Puig-Suari said CubeSat teams worked long and hard in readying their respective satellites for launch on the Dnepr. “It was a positive step that we made it to the rocket … not a trivial thing. It was a kind of eye-opening experience and as real-world as it gets.”

Added William Whalen, a Cal Poly aerospace engineer specializing in thermal vacuum testing of CubeSats: “It was devastating, obviously, immediately after the failure.”

Nevertheless, a number of universities are working on follow-on CubeSats, he said.

“We’re not stopping … we’re looking for more launch opportunities. We’re not going away. This work will continue to continue … and expand,” Whalen said. “It isn’t just to go up there and show that we work, but it’s also to show that we’re resilient.”

Mindset is changing

Puig-Suari is optimistic about the future of CubeSats. “I think we’re starting to get interesting. The technology is shrinking and we can do useful things,” Puig-Suari said, thanks to micro-electronics, powerful processors, tiny cameras and other systems.

“There was a lot of skepticism on the part of industry,” Puig-Suari said, “that CubeSats couldn’t really do anything useful because of size.”

That mindset is changing, he said. “Things are picking up; w e’re starting to see industry CubeSats that are not from universities. NASA is building them; Boeing and The Aerospace Corp. too. That’s very different from the past.
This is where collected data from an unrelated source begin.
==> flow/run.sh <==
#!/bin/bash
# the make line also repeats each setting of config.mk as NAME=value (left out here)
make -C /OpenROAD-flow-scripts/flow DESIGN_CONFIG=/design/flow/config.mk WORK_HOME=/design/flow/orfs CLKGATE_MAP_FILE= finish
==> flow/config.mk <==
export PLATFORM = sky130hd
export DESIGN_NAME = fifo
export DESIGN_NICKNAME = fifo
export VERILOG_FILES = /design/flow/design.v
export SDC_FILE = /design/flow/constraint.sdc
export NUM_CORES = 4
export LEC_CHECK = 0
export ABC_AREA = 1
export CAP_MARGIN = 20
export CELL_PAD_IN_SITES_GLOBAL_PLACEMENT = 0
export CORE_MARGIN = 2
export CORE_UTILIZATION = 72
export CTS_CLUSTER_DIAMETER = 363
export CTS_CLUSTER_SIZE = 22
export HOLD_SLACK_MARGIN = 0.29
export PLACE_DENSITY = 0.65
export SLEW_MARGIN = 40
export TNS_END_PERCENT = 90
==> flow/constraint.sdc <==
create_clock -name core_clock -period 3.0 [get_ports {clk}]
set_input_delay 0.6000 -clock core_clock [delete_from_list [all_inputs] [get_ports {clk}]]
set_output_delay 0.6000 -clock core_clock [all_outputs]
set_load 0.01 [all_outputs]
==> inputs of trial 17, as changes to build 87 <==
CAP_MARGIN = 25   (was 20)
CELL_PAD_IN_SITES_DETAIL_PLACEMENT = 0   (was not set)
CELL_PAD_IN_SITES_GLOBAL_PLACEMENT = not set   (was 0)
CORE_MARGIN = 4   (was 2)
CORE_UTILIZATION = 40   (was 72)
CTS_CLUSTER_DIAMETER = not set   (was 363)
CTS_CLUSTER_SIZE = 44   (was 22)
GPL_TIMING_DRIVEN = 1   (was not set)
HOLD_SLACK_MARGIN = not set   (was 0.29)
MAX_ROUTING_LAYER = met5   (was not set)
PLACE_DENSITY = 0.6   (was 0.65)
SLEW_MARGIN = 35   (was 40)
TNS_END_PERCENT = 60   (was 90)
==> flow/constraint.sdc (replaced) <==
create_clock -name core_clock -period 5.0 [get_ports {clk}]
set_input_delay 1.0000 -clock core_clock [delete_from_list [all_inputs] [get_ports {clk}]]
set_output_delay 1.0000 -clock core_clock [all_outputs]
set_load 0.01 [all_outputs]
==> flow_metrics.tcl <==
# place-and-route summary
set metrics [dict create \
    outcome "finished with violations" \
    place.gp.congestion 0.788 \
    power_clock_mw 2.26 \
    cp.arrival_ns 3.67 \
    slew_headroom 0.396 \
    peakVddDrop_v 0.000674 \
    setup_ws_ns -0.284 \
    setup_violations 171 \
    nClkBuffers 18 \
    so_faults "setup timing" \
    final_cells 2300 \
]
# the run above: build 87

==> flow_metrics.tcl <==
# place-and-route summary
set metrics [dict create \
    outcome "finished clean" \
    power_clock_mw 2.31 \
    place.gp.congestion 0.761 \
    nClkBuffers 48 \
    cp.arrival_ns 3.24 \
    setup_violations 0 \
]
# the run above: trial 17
before:
==> flow/design.v <==
`timescale 1ns/1ns
module adder_1(input[11:0] a ,output[11:0] out);
	wire[11:0] b = 12'b000000000001;
	assign out = a + b;
endmodule
module adder(input[11:0] a , b , output[11:0] out);
	assign out = a + b ;
endmodule
`timescale 1ns/1ns
module alu(input[2:0] fun , input[7:0] a,b ,input cin , output logic[7:0] out , output logic zero,cout);
	always @(fun,a,b,cin)begin
    cout = 1'b0;
    case(fun)
      3'b000 : {cout,out} = a + b ;
      3'b001 : {cout,out} = a + b + cin;
      3'b010 : {cout,out} = a - b;
		  3'b011 : {cout,out} = a - b + cin;
		  3'b100 : out = a & b;
		  3'b101 : out = a | b;
		  3'b110 : out = a ^ b;
		  3'b111 : out = ~(a & b);
    endcase
	end
  assign zero = (out == 8'b0) ? 1 : 0;
endmodule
That kind of shows that there’s something here that wasn’t here before.”

Building an infrastructure

The momentum behind CubeSats won’t be shoved off course by an errant booster, said Bob Twiggs, CubeSat project co-director in the Department of Aeronautics & Astronautics at Stanford University, Calif .

“We have always said that getting the student satellites to the launch completes 95 percent of the educational goals of the project,” Twiggs advised. “There is disappointment for everyone, but they can also be proud of the achievements made in their program. There are many levels of success that we try to stress in the student satellite programs like building an infrastructure at the schools that allow them to do such projects. They learn many skills that we can’t teach in the class room.”

Despite the launch snag, Twiggs said, the CubeSat student efforts are developing the best trained students that will be the next generation of space engineers, “and we hope a much larger generation of the general public that has a renewed interest in space exploration.”